* [PROBLEM DETAILS] Those lines of the data that hold the word "found" are to be copied out.

* [INPUT DATA]
*** Begin section ***
==> config.mk <==
export PLATFORM = sky130hd
export DESIGN_NAME = rbi_apb_regs
export DESIGN_NICKNAME = d
export VERILOG_FILES = /design/src/hw/rtl/rbi_pkg.sv /design/src/hw/rtl/rbi_apb_regs.sv
export SDC_FILE = /design/constraint.sdc
export NUM_CORES = 1
export LEC_CHECK = 0
export BUFFER_PORTS_ARGS = -buffer_cell sky130_fd_sc_hd__clkbuf_2
export CAP_MARGIN = 5
export CORE_MARGIN = 5
export CORE_UTILIZATION = 29
export CTS_CLUSTER_SIZE = 16
export DETAILED_ROUTE_END_ITERATION = 7
export GPL_TIMING_DRIVEN = 0
export PLACE_DENSITY = 0.66
export SLEW_MARGIN = 20
export SYNTH_ARGS = -nofsm -noshare
export SYNTH_HDL_FRONTEND = slang
export SYNTH_SLANG_ARGS = --single-unit
export TNS_END_PERCENT = 100
==> constraint.sdc <==
create_clock -name clk -period 2.59 [get_ports clk]
set_input_delay 0.518 -clock clk [delete_from_list [all_inputs] [get_ports clk]]
set_output_delay 0.518 -clock clk [all_outputs]
set_load 0.005 [all_outputs]
File: config.mk
export PLATFORM = sky130hd
export DESIGN_NAME = i2c_master_bit_engine
export DESIGN_NICKNAME = d
export VERILOG_FILES = /design/src/hdl/i2cm_pkg.sv /design/src/hdl/i2cm_seq.sv /design/src/hdl/i2c_master_bit_engine.sv
export SDC_FILE = /design/constraint.sdc
export NUM_CORES = 1
export LEC_CHECK = 0
export BUFFER_PORTS_ARGS = -buffer_cell sky130_fd_sc_hd__buf_2
export CORE_MARGIN = 2
export CORE_UTILIZATION = 57
export CTS_BUF_LIST = sky130_fd_sc_hd__clkbuf_2 sky130_fd_sc_hd__clkbuf_4 sky130_fd_sc_hd__clkbuf_8
export CTS_CLUSTER_DIAMETER = 50
export DETAILED_ROUTE_END_ITERATION = 8
export PLACE_DENSITY = 0.79
export SYNTH_ARGS = -nofsm -noshare
export SYNTH_HDL_FRONTEND = slang
export SYNTH_HIERARCHICAL = 1
export SYNTH_SLANG_ARGS = --single-unit
File: constraint.sdc
create_clock -name clk -period 5.9 [get_ports clk]
set_input_delay 1.475 -clock clk [delete_from_list [all_inputs] [get_ports clk]]
set_output_delay 1.475 -clock clk [all_outputs]
set_load 0.02 [all_outputs]
--- config.mk ---
export PLATFORM = sky130hd
export DESIGN_NAME = ths_acc
export DESIGN_NICKNAME = d
export VERILOG_FILES = /design/src/rtl/ths_pkg.sv /design/src/rtl/ths_acc.sv
export SDC_FILE = /design/constraint.sdc
export NUM_CORES = 1
export LEC_CHECK = 0
export BUFFER_PORTS_ARGS = -buffer_cell sky130_fd_sc_hd__buf_4
export CAP_MARGIN = 20
export CORE_AREA = 2 2 88 90
export CTS_BUF_LIST = sky130_fd_sc_hd__clkbuf_4 sky130_fd_sc_hd__clkbuf_8 sky130_fd_sc_hd__clkbuf_16
export CTS_CLUSTER_SIZE = 28
export DETAILED_ROUTE_END_ITERATION = 12
export DIE_AREA = 0 0 90 92
export PLACE_DENSITY = 0.75
export SLEW_MARGIN = 20
export SYNTH_ARGS = -nofsm -noshare
export SYNTH_HDL_FRONTEND = slang
export SYNTH_SLANG_ARGS = --single-unit
--- constraint.sdc ---
create_clock -name clk -period 3 [get_ports clk]
set_clock_uncertainty 0.1 [all_clocks]
set_input_delay 0.15 -clock clk [delete_from_list [all_inputs] [get_ports clk]]
set_output_delay 0.15 -clock clk [all_outputs]
set_load 0.01 [all_outputs]
## src/rtl/ths_pkg.sv

```systemverilog
package ths_pkg;

  // Fixed widths of the key, the message bytes and the hash result
  localparam int KEY_WORDS = 4;
  localparam int WORD_W    = 64;
  localparam int KEY_W     = KEY_WORDS * WORD_W;
  localparam int KEY_EXT_W = KEY_W + WORD_W;   // room for windows that run past the key
  localparam int HASH_W    = 32;
  localparam int DATA_W    = 8;
  localparam int CNT_W     = 4;
  localparam int POS_W     = 8;                // holds any message length up to 255
  localparam int CFG_IDX_W = 2;

  // Default sizes
  localparam int HASH_BITS_DEF    = 32;
  localparam int MAX_MSG_BITS_DEF = 192;

  // Register indexes
  localparam logic [CFG_IDX_W-1:0] REG_KEY_WORD_0 = 2'd0;
  localparam logic [CFG_IDX_W-1:0] REG_KEY_WORD_1 = 2'd1;
  localparam logic [CFG_IDX_W-1:0] REG_KEY_WORD_2 = 2'd2;
  localparam logic [CFG_IDX_W-1:0] REG_KEY_WORD_3 = 2'd3;

  // One item as it travels down the row of cells
  typedef struct packed {
    logic [DATA_W-1:0] data;
    logic [CNT_W-1:0]  cnt;    // valid bits, already clipped to DATA_W
    logic [POS_W-1:0]  pos;    // message position of data bit 0
    logic              last;
    logic              ovf;    // bits of this message were dropped so far
    logic [HASH_W-1:0] part;   // xor of windows picked up so far
  } ths_item_t;

endpackage

```

## src/rtl/ths_cell.sv

```systemverilog
module ths_cell import ths_pkg::*; #(
  parameter int IDX          = 0,
  parameter int HASH_BITS    = HASH_BITS_DEF,
  parameter int MAX_MSG_BITS = MAX_MSG_BITS_DEF
) (
  input  logic             clk,
  input  logic             rst_n,
  input  logic [KEY_W-1:0] key,
  input  logic             in_valid,
  input  ths_item_t        in_item,
  output logic             in_ready,
  output logic             out_valid,
  output ths_item_t        out_item,
  input  logic             out_ready
);

  localparam int KEPT = (HASH_BITS < HASH_W) ? HASH_BITS : HASH_W;

  logic              valid_r, valid_nxt;
  ths_item_t         item_r, item_nxt;
  logic [POS_W:0]    bit_pos;
  logic              take;
  logic [KEY_EXT_W-1:0] key_sh;
  logic [HASH_W-1:0] window;

  // Message position of the bit this cell handles
  assign bit_pos = {1'b0, in_item.pos} + (POS_W+1)'(IDX);
  assign take    = (CNT_W'(IDX) < in_item.cnt) &&
                   (bit_pos < (POS_W+1)'(MAX_MSG_BITS)) &&
                   in_item.data[IDX];

  // Key window starting at this position; key bits past the key read as 0
  assign key_sh = {{WORD_W{1'b0}}, key} >> bit_pos;

  for (genvar i = 0; i < HASH_W; i++) begin : g_win
    if (i < KEPT) begin : g_kept
      assign window[i] = key_sh[HASH_BITS-1-i];
    end else begin : g_drop
      assign window[i] = 1'b0;
    end
  end

  assign in_ready = !valid_r || out_ready;

  always_comb begin
    item_nxt      = in_item;
    item_nxt.part = in_item.part ^ (take ? window : '0);
    valid_nxt     = in_ready ? in_valid : valid_r;
  end

  // Stage register
  always_ff @(posedge clk) begin
    if (!rst_n) begin
      valid_r <= 1'b0;
    end else begin
      valid_r <= valid_nxt;
    end
  end

  always_ff @(posedge clk) begin
    if (in_valid && in_ready) begin
      item_r <= item_nxt;
    end
  end

  assign out_valid = valid_r;
  assign out_item  = item_r;

endmodule

```
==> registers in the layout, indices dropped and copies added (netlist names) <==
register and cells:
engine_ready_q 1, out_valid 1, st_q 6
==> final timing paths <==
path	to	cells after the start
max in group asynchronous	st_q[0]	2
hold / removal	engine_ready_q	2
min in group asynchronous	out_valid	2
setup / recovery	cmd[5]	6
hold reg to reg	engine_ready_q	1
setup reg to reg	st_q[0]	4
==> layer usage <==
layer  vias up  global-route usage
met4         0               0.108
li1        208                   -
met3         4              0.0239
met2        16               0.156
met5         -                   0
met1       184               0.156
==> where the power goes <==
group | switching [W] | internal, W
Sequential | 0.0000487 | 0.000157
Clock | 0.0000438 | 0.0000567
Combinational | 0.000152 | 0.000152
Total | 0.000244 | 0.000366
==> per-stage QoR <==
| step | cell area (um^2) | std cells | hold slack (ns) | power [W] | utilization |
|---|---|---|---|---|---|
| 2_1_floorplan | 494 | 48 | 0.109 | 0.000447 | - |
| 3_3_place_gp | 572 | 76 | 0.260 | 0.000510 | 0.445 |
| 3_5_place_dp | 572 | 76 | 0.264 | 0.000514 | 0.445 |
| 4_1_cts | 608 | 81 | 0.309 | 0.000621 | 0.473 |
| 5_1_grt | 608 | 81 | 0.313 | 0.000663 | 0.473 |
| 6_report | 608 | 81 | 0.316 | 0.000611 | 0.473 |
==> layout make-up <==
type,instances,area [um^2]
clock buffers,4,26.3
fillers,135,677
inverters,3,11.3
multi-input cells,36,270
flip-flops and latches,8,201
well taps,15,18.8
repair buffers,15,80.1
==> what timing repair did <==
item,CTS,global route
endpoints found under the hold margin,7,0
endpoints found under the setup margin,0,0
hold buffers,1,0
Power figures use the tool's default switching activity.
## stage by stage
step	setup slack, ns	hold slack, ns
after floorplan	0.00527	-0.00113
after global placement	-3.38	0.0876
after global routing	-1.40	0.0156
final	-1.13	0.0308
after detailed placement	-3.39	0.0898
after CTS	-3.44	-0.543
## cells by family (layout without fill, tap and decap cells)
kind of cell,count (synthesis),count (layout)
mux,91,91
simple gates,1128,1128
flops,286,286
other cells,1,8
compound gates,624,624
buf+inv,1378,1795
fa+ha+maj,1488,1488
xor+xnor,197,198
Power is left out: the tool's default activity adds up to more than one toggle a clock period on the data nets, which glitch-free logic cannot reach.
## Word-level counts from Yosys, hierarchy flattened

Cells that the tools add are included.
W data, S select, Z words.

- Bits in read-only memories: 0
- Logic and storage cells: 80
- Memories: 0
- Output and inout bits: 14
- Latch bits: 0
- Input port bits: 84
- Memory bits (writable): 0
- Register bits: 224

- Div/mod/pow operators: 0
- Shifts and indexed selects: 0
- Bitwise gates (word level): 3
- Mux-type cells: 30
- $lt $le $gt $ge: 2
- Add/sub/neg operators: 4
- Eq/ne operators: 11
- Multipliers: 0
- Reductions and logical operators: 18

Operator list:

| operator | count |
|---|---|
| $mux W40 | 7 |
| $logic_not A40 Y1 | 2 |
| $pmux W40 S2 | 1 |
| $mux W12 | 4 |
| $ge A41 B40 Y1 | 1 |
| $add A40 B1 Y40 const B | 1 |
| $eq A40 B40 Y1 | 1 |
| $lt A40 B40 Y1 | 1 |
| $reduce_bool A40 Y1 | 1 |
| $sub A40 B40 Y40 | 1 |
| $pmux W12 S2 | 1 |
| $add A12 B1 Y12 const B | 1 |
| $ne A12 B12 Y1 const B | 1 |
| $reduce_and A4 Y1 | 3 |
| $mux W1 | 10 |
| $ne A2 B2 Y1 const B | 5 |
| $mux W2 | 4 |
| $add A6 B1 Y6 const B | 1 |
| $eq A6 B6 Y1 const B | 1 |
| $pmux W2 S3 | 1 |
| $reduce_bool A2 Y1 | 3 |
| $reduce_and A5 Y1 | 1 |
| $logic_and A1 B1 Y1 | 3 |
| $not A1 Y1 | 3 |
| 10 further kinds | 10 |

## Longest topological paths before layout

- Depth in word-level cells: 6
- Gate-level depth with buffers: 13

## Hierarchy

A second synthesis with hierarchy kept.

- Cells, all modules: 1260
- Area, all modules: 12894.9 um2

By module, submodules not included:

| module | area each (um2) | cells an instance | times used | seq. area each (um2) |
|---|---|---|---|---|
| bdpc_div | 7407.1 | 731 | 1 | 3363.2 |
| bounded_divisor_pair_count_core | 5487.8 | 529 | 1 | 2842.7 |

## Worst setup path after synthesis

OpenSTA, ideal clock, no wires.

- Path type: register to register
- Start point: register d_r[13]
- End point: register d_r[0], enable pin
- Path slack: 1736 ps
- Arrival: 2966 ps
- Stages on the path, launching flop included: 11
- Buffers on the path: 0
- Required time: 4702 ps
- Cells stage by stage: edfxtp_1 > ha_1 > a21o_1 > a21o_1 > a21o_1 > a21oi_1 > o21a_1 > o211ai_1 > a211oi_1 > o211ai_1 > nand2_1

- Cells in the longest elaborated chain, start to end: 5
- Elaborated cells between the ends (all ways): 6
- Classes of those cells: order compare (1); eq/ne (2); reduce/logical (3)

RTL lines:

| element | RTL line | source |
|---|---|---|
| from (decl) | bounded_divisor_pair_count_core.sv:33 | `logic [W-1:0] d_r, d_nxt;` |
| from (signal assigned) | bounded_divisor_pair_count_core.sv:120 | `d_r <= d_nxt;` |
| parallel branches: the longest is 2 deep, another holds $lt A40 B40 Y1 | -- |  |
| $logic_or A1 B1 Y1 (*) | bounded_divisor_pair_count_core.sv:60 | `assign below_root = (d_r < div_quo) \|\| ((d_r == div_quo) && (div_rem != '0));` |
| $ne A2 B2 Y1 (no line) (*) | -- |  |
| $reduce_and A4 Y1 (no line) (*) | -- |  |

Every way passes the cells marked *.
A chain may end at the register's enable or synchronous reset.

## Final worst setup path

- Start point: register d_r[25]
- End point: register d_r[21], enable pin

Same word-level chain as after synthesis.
*** End section ***
* [WRITTEN REPLY]
endpoints found under the hold margin,7,0
endpoints found under the setup margin,0,0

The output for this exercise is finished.